Simulation of fire combustion process in valve hall of DC converter power station

Abstract

To investigate the fire danger of the valve hall, a 3D numerical model of the DC converter substation's valve hall is created by using the fire dynamics simulator (FDS) program and the fire burning process of the valve hall is simulated. In particular, the procedure of simulating the fire burning in the valve hall under various fire source positions is accomplished by varying certain parameters. The smoke spreading process, ambient temperature field, and heat release rate curve under various fire source placements are compared based on the results of the simulation calculations. The findings demonstrate that under various fire source locations, the valve hall's combustion process varies as well. This study compares the time for smoke to fill the entire valve hall, the maximum temperature within the valve hall, and the maximum fire source heat release efficiency in different fire scenes.

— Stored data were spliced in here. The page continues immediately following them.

File: src/rtl/dispense_status_tx.sv
// Dispense status transmitter: counts debounced IR drops per servo channel
// and reports each completed job as a 4-byte UART 8N1 frame.
module dispense_status_tx #(
  parameter int CLK_FREQ = 50_000_000,
  parameter int BAUD     = 115200,
  parameter int DEBOUNCE = 1000
) (
  input  logic       clk,
  input  logic       rst,
  input  logic [4:0] busy_servo,
  input  logic [4:0] input_ir,
  output logic       tx,
  output logic       tx_busy,
  output logic       frame_done,
  output logic       lost_event
);

  localparam int BAUD_DIV = CLK_FREQ / BAUD;
  localparam int BW = (BAUD_DIV > 1) ? $clog2(BAUD_DIV) : 1;
  localparam int DW = $clog2(DEBOUNCE + 1);
  localparam logic [BW-1:0] BAUD_LAST = BW'(BAUD_DIV - 1);
  localparam logic [BW-1:0] BAUD_ONE  = BW'(1);
  localparam logic [DW-1:0] DEB_LAST  = DW'(DEBOUNCE - 1);
  localparam logic [DW-1:0] DEB_ONE   = DW'(1);

  typedef enum logic [2:0] {
    S_IDLE  = 3'd0,
    S_LOAD  = 3'd1,
    S_START = 3'd2,
    S_DATA  = 3'd3,
    S_STOP  = 3'd4
  } state_t;

  function automatic logic [7:0] frame_check(input logic [7:0] b0, input logic [7:0] b1,
                                             input logic [7:0] b2);
    return b0 ^ b1 ^ b2;
  endfunction

  logic [4:0]          ir_meta_q, ir_sync_q;
  logic [4:0]          deb_q, deb_d;
  logic [4:0][DW-1:0]  deb_cnt_q, deb_cnt_d;
  logic [4:0]          busy_prev_q;
  logic [4:0][3:0]     drop_cnt_q, drop_cnt_d;
  logic [4:0][3:0]     snap_q, snap_d;
  logic [4:0]          pending_q, pending_d;
  state_t              state_q, state_d;
  logic [BW-1:0]       baud_cnt_q, baud_cnt_d;
  logic [2:0]          bit_idx_q, bit_idx_d;
  logic [1:0]          byte_idx_q, byte_idx_d;
  logic [3:0][7:0]     frame_q, frame_d;
  logic                tx_q, tx_d;
  logic                tx_busy_q, tx_busy_d;
  logic                frame_done_q, frame_done_d;
  logic                lost_event_q, lost_event_d;

  logic [4:0]          drop_s, rise_s, fall_s, clr_s;
  logic                load_s;
  logic [2:0]          sel_s;

  // Debounce, busy edge detection and per-channel drop counting
  always_comb begin
    deb_d      = deb_q;
    deb_cnt_d  = deb_cnt_q;
    drop_cnt_d = drop_cnt_q;
    drop_s     = 5'b00000;
    rise_s     = busy_servo & ~busy_prev_q;
    fall_s     = ~busy_servo & busy_prev_q;
    for (int i = 0; i < 5; i++) begin
      if (ir_sync_q[i] != deb_q[i]) begin
        if (deb_cnt_q[i] == DEB_LAST) begin
          deb_d[i]     = ir_sync_q[i];
          deb_cnt_d[i] = '0;
        end else begin
          deb_cnt_d[i] = deb_cnt_q[i] + DEB_ONE;
        end
      end else begin
        deb_cnt_d[i] = '0;
      end
      drop_s[i] = deb_q[i] & ~deb_d[i];
      // The completion cycle still counts, so a drop edge there reaches the snapshot
      if (rise_s[i]) begin
        drop_cnt_d[i] = 4'd0;
      end else if (drop_s[i] && (busy_servo[i] || busy_prev_q[i]) && (drop_cnt_q[i] != 4'd15)) begin
        drop_cnt_d[i] = drop_cnt_q[i] + 4'd1;
      end else begin
        drop_cnt_d[i] = drop_cnt_q[i];
      end
    end
  end

  // Completion capture into pending/snapshot, racing against LOAD clearing
  always_comb begin
    clr_s        = load_s ? (5'b00001 << sel_s) : 5'b00000;
    pending_d    = pending_q & ~clr_s;
    snap_d       = snap_q;
    lost_event_d = 1'b0;
    for (int i = 0; i < 5; i++) begin
      if (fall_s[i]) begin
        snap_d[i]    = drop_cnt_d[i];
        pending_d[i] = 1'b1;
        if (pending_q[i] && !clr_s[i]) begin
          lost_event_d = 1'b1;
        end else begin
          lost_event_d = lost_event_d;
        end
      end else begin
        snap_d[i] = snap_q[i];
      end
    end
  end

  // Transmit FSM: next state, bit timing and registered serial level
  always_comb begin
    state_d      = state_q;
    baud_cnt_d   = baud_cnt_q;
    bit_idx_d    = bit_idx_q;
    byte_idx_d   = byte_idx_q;
    frame_d      = frame_q;
    tx_d         = tx_q;
    frame_done_d = 1'b0;
    load_s       = 1'b0;
    sel_s        = 3'd0;
    for (int i = 4; i >= 0; i--) begin
      if (pending_q[i]) begin
        sel_s = 3'(i);
      end else begin
        sel_s = sel_s;
      end
    end
    case (state_q)
      S_IDLE: begin
        tx_d = 1'b1;
        if (|pending_q) begin
          state_d = S_LOAD;
        end else begin
          state_d = S_IDLE;
        end
      end
      S_LOAD: begin
        load_s     = 1'b1;
        frame_d[0] = 8'hA5;
        frame_d[1] = {5'b00000, sel_s};
        frame_d[2] = {4'h0, snap_q[sel_s]};
        frame_d[3] = frame_check(8'hA5, {5'b00000, sel_s}, {4'h0, snap_q[sel_s]});
        byte_idx_d = 2'd0;
        bit_idx_d  = 3'd0;
        baud_cnt_d = '0;
        tx_d       = 1'b0;
        state_d    = S_START;
      end
      S_START: begin
        if (baud_cnt_q == BAUD_LAST) begin
          baud_cnt_d = '0;
          bit_idx_d  = 3'd0;
          tx_d       = frame_q[byte_idx_q][0];
          state_d    = S_DATA;
        end else begin
          baud_cnt_d = baud_cnt_q + BAUD_ONE;
        end
      end
      S_DATA: begin
        if (baud_cnt_q == BAUD_LAST) begin
          baud_cnt_d = '0;
          if (bit_idx_q == 3'd7) begin
            tx_d    = 1'b1;
            state_d = S_STOP;
          end else begin
            bit_idx_d = bit_idx_q + 3'd1;
            tx_d      = frame_q[byte_idx_q][bit_idx_q + 3'd1];
          end
        end else begin
          baud_cnt_d = baud_cnt_q + BAUD_ONE;
        end
      end
      S_STOP: begin
        if (baud_cnt_q == BAUD_LAST) begin
          baud_cnt_d = '0;
          if (byte_idx_q != 2'd3) begin
            byte_idx_d = byte_idx_q + 2'd1;
            tx_d       = 1'b0;
            state_d    = S_START;
          end else begin
            tx_d         = 1'b1;
            frame_done_d = 1'b1;
            state_d      = S_IDLE;
          end
        end else begin
          baud_cnt_d = baud_cnt_q + BAUD_ONE;
        end
      end
      default: begin
        tx_d    = 1'b1;
        state_d = S_IDLE;
      end
    endcase
    tx_busy_d = (state_d != S_IDLE);
  end

  // State and datapath registers with synchronous reset
  always_ff @(posedge clk) begin
    if (rst) begin
      ir_meta_q    <= 5'b11111;
      ir_sync_q    <= 5'b11111;
      deb_q        <= 5'b11111;
      deb_cnt_q    <= '0;
      busy_prev_q  <= 5'b00000;
      drop_cnt_q   <= '0;
      snap_q       <= '0;
      pending_q    <= 5'b00000;
      state_q      <= S_IDLE;
      baud_cnt_q   <= '0;
      bit_idx_q    <= 3'd0;
      byte_idx_q   <= 2'd0;
      frame_q      <= '0;
      tx_q         <= 1'b1;
      tx_busy_q    <= 1'b0;
      frame_done_q <= 1'b0;
      lost_event_q <= 1'b0;
    end else begin
      ir_meta_q    <= input_ir;
      ir_sync_q    <= ir_meta_q;
      deb_q        <= deb_d;
      deb_cnt_q    <= deb_cnt_d;
      busy_prev_q  <= busy_servo;
      drop_cnt_q   <= drop_cnt_d;
      snap_q       <= snap_d;
      pending_q    <= pending_d;
      state_q      <= state_d;
      baud_cnt_q   <= baud_cnt_d;
      bit_idx_q    <= bit_idx_d;
      byte_idx_q   <= byte_idx_d;
      frame_q      <= frame_d;
      tx_q         <= tx_d;
      tx_busy_q    <= tx_busy_d;
      frame_done_q <= frame_done_d;
      lost_event_q <= lost_event_d;
    end
  end

  assign tx         = tx_q;
  assign tx_busy    = tx_busy_q;
  assign frame_done = frame_done_q;
  assign lost_event = lost_event_q;

endmodule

The results indicate that in fire scenes where the fire source is closer to the middle position, the time for smoke to spread throughout the valve hall is shorter, and the fire source heat release rate is higher. Conversely, in fire scenes where the fire source is closer to the edge, the maximum temperature within the valve hall is higher. The numerical simulation of the valve hall in this DC converter station assessed the hazards under different fire scenes, aiming to maximize the safety of the valve hall. It provides reliable guidance for maximizing the safety of the valve hall and facilitating firefighting and rescue efforts, thus protecting personal safety and minimizing property damage.